Uff.. wreszcie ruszyła waga bo tak szczerze to straciłam już nadzieję że poleci reszta kilogramów. Piątek, przede mną pracujący weekend i nieprzespana noc... padam. Szukam miejsca żeby się przytulić i pospać ale niestety nie ma takiej opcji. Moja córka Małgosia przeziębiła się, od dwóch dni gorączkuje, ma katar i strasznie kaszle... Dzisiaj moja noc to chodzenie pomiędzy naszą sypialnią a jej pokojem.Muszę przeżyć do czternastej a później się zobaczy... pewnie drugi etat... w domu Obiady dla mnie i mojej rodzinki mam zrobione więc pewnie będzie sprzątanko... a jest co sprzątać, młoda w domu to jak po wojnie.
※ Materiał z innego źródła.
## src/rtl/uctl_pkg.sv

```systemverilog
package uctl_pkg;

    localparam int UA_W = 4;

    // Micro-address labels of the store
    typedef enum logic [UA_W-1:0] {
        UA_FETCH    = 4'd0,
        UA_DECODE   = 4'd1,
        UA_BEQ1     = 4'd2,
        UA_RT_EXEC  = 4'd3,
        UA_RT_WB    = 4'd4,
        UA_MEM_ADDR = 4'd5,
        UA_LW_READ  = 4'd6,
        UA_LW_WB    = 4'd7,
        UA_SW_WRITE = 4'd8
    } uaddr_e;

    typedef enum logic [1:0] {ALU_NONE, ALU_ADD, ALU_SUB, ALU_FUNC} alu_fld_e;
    typedef enum logic [1:0] {OPA_NONE, OPA_PC, OPA_REG} opa_fld_e;
    typedef enum logic [2:0] {OPB_NONE, OPB_REG, OPB_FOUR, OPB_IMM, OPB_IMM_SH} opb_fld_e;
    typedef enum logic [1:0] {RF_NONE, RF_READ, RF_WR_ALU, RF_WR_MDR} rf_fld_e;
    typedef enum logic [1:0] {MEM_NONE, MEM_RD_PC, MEM_RD_ALU, MEM_WR_ALU} mem_fld_e;
    typedef enum logic [1:0] {PCW_NONE, PCW_ALU, PCW_ALU_ZERO} pcw_fld_e;
    typedef enum logic [1:0] {NX_SEQ, NX_FETCH, NX_DISP1, NX_DISP2} nx_fld_e;

    typedef struct packed {
        alu_fld_e alu;
        opa_fld_e opa;
        opb_fld_e opb;
        rf_fld_e  rf;
        mem_fld_e mem;
        pcw_fld_e pcw;
        nx_fld_e  nx;
    } uinstr_t;

    localparam logic [1:0] ALUOP_ADD  = 2'b00;
    localparam logic [1:0] ALUOP_SUB  = 2'b01;
    localparam logic [1:0] ALUOP_FUNC = 2'b10;

    localparam logic [1:0] BSEL_REG    = 2'b00;
    localparam logic [1:0] BSEL_FOUR   = 2'b01;
    localparam logic [1:0] BSEL_IMM    = 2'b10;
    localparam logic [1:0] BSEL_IMM_SH = 2'b11;

endpackage

```

## src/rtl/uctl_ustore.sv

```systemverilog
module uctl_ustore
    import uctl_pkg::*;
(
    input  logic [UA_W-1:0] addr,
    output uinstr_t         word
);
    always_comb begin
        word = '{ALU_NONE, OPA_NONE, OPB_NONE, RF_NONE, MEM_NONE, PCW_NONE, NX_FETCH};
        unique case (addr)
            UA_FETCH:    word = '{ALU_ADD,  OPA_PC,   OPB_FOUR,   RF_NONE,   MEM_RD_PC,  PCW_ALU,      NX_SEQ};
            UA_DECODE:   word = '{ALU_ADD,  OPA_PC,   OPB_IMM_SH, RF_READ,   MEM_NONE,   PCW_NONE,     NX_DISP1};
            UA_BEQ1:     word = '{ALU_SUB,  OPA_REG,  OPB_REG,    RF_NONE,   MEM_NONE,   PCW_ALU_ZERO, NX_FETCH};
            UA_RT_EXEC:  word = '{ALU_FUNC, OPA_REG,  OPB_REG,    RF_NONE,   MEM_NONE,   PCW_NONE,     NX_SEQ};
            UA_RT_WB:    word = '{ALU_NONE, OPA_NONE, OPB_NONE,   RF_WR_ALU, MEM_NONE,   PCW_NONE,     NX_FETCH};
            UA_MEM_ADDR: word = '{ALU_ADD,  OPA_REG,  OPB_IMM,    RF_NONE,   MEM_NONE,   PCW_NONE,     NX_DISP2};
            UA_LW_READ:  word = '{ALU_NONE, OPA_NONE, OPB_NONE,   RF_NONE,   MEM_RD_ALU, PCW_NONE,     NX_SEQ};
            UA_LW_WB:    word = '{ALU_NONE, OPA_NONE, OPB_NONE,   RF_WR_MDR, MEM_NONE,   PCW_NONE,     NX_FETCH};
            UA_SW_WRITE: word = '{ALU_NONE, OPA_NONE, OPB_NONE,   RF_NONE,   MEM_WR_ALU, PCW_NONE,     NX_FETCH};
            default:     word = '{ALU_NONE, OPA_NONE, OPB_NONE,   RF_NONE,   MEM_NONE,   PCW_NONE,     NX_FETCH};
        endcase
    end
endmodule

```

## src/rtl/uctl_dispatch.sv

```systemverilog
module uctl_dispatch
    import uctl_pkg::*;
#(
    parameter int              OP_W     = 6,
    parameter logic [OP_W-1:0] OP_RTYPE = 0,
    parameter logic [OP_W-1:0] OP_BEQ   = 4,
    parameter logic [OP_W-1:0] OP_LW    = 35,
    parameter logic [OP_W-1:0] OP_SW    = 43
) (
    input  logic [OP_W-1:0] opcode,
    output logic [UA_W-1:0] tgt_d1,
    output logic [UA_W-1:0] tgt_d2
);
    // First table: chosen after decode
    always_comb begin
        tgt_d1 = UA_FETCH;
        if (opcode == OP_BEQ)
            tgt_d1 = UA_BEQ1;
        else if (opcode == OP_RTYPE)
            tgt_d1 = UA_RT_EXEC;
        else if (opcode == OP_LW || opcode == OP_SW)
            tgt_d1 = UA_MEM_ADDR;
    end

    // Second table: chosen after address computation
    always_comb begin
        tgt_d2 = UA_FETCH;
        if (opcode == OP_LW)
            tgt_d2 = UA_LW_READ;
        else if (opcode == OP_SW)
            tgt_d2 = UA_SW_WRITE;
    end
endmodule

```

## src/rtl/uctl_useq.sv

```systemverilog
module uctl_useq
    import uctl_pkg::*;
(
    input  logic            clk,
    input  logic            rst_n,
    input  nx_fld_e         nx_sel,
    input  logic [UA_W-1:0] tgt_d1,
    input  logic [UA_W-1:0] tgt_d2,
    output logic [UA_W-1:0] upc
);
    logic [UA_W-1:0] upc_nxt;

    always_comb begin
        unique case (nx_sel)
            NX_SEQ:   upc_nxt = upc + 1'b1;
            NX_FETCH: upc_nxt = UA_FETCH;
            NX_DISP1: upc_nxt = tgt_d1;
            NX_DISP2: upc_nxt = tgt_d2;
        endcase
    end

    always_ff @(posedge clk or negedge rst_n) begin
        if (!rst_n)
            upc <= UA_FETCH;
        else
            upc <= upc_nxt;
    end
endmodule

```

## src/rtl/uctl_decode.sv

```systemverilog
module uctl_decode
    import uctl_pkg::*;
(
    input  uinstr_t    word,
    input  logic       alu_zero,
    output logic       pc_load,
    output logic       pc_src,
    output logic       addr_sel,
    output logic       mem_rd,
    output logic       mem_wr,
    output logic       ir_load,
    output logic       reg_wr,
    output logic       dst_sel,
    output logic       wb_sel,
    output logic       alu_a_sel,
    output logic [1:0] alu_b_sel,
    output logic [1:0] alu_op
);
    always_comb begin
        unique case (word.alu)
            ALU_SUB:  alu_op = ALUOP_SUB;
            ALU_FUNC: alu_op = ALUOP_FUNC;
            default:  alu_op = ALUOP_ADD;
        endcase
    end

    assign alu_a_sel = (word.opa == OPA_REG);

    always_comb begin
        unique case (word.opb)
            OPB_FOUR:   alu_b_sel = BSEL_FOUR;
            OPB_IMM:    alu_b_sel = BSEL_IMM;
            OPB_IMM_SH: alu_b_sel = BSEL_IMM_SH;
            default:    alu_b_sel = BSEL_REG;
        endcase
    end

    always_comb begin
        reg_wr  = 1'b0;
        dst_sel = 1'b0;
        wb_sel  = 1'b0;
        unique case (word.rf)
            RF_WR_ALU: begin reg_wr = 1'b1; dst_sel = 1'b1; end
            RF_WR_MDR: begin reg_wr = 1'b1; wb_sel  = 1'b1; end
            default:   ;
        endcase
    end

    always_comb begin
        mem_rd   = 1'b0;
        mem_wr   = 1'b0;
        ir_load  = 1'b0;
        addr_sel = 1'b0;
        unique case (word.mem)
            MEM_RD_PC:  begin mem_rd = 1'b1; ir_load  = 1'b1; end
            MEM_RD_ALU: begin mem_rd = 1'b1; addr_sel = 1'b1; end
            MEM_WR_ALU: begin mem_wr = 1'b1; addr_sel = 1'b1; end
            default:    ;
        endcase
    end

    always_comb begin
        pc_load = 1'b0;
        pc_src  = 1'b0;
        unique case (word.pcw)
            PCW_ALU:      pc_load = 1'b1;
            PCW_ALU_ZERO: begin pc_load = alu_zero; pc_src = 1'b1; end
            default:      ;
        endcase
    end
endmodule

```

## src/rtl/uctl_top.sv

```systemverilog
module uctl_top
    import uctl_pkg::*;
#(
    parameter int              OP_W     = 6,
    parameter logic [OP_W-1:0] OP_RTYPE = 0,
    parameter logic [OP_W-1:0] OP_BEQ   = 4,
    parameter logic [OP_W-1:0] OP_LW    = 35,
    parameter logic [OP_W-1:0] OP_SW    = 43
) (
    input  logic            clk,
    input  logic            rst_n,
    input  logic [OP_W-1:0] opcode,
    input  logic            alu_zero,
    output logic [UA_W-1:0] upc,
    output logic            pc_load,
    output logic            pc_src,
    output logic            addr_sel,
    output logic            mem_rd,
    output logic            mem_wr,
    output logic            ir_load,
    output logic            reg_wr,
    output logic            dst_sel,
    output logic            wb_sel,
    output logic            alu_a_sel,
    output logic [1:0]      alu_b_sel,
    output logic [1:0]      alu_op
);
    uinstr_t         word;
    logic [UA_W-1:0] tgt_d1;
    logic [UA_W-1:0] tgt_d2;

    uctl_ustore u_store (
        .addr (upc),
        .word (word)
    );

    uctl_dispatch #(
        .OP_W(OP_W), .OP_RTYPE(OP_RTYPE), .OP_BEQ(OP_BEQ),
        .OP_LW(OP_LW), .OP_SW(OP_SW)
    ) u_disp (
        .opcode (opcode),
        .tgt_d1 (tgt_d1),
        .tgt_d2 (tgt_d2)
    );

    uctl_useq u_seq (
        .clk    (clk),
        .rst_n  (rst_n),
        .nx_sel (word.nx),
        .tgt_d1 (tgt_d1),
        .tgt_d2 (tgt_d2),
        .upc    (upc)
    );

    uctl_decode u_dec (
        .word      (word),
        .alu_zero  (alu_zero),
        .pc_load   (pc_load),
        .pc_src    (pc_src),
        .addr_sel  (addr_sel),
        .mem_rd    (mem_rd),
        .mem_wr    (mem_wr),
        .ir_load   (ir_load),
        .reg_wr    (reg_wr),
        .dst_sel   (dst_sel),
        .wb_sel    (wb_sel),
        .alu_a_sel (alu_a_sel),
        .alu_b_sel (alu_b_sel),
        .alu_op    (alu_op)
    );
endmodule

```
Muszę teraz popracować bo mam sporo na dzisiaj do zrobienia. Miłego dnia
sempe
28 marca 2014, 10:01o kurcze wszędzie choroby!! zdrówka dla Córeczki a dla Ciebie sił! gratuluje spadku
beatapaulpon
28 marca 2014, 08:29Dzięki dziewczyny.
Louve1979
28 marca 2014, 06:52Kochana,gratuluję spadku! Współczuję nieprzespanej nocki. U mnie trójka chora, więc wiem o czym piszesz... również w zakresie stanu domu jak po wybuchu bomby hehhe :) Miłego ogarniania chałupy! Buziaczki!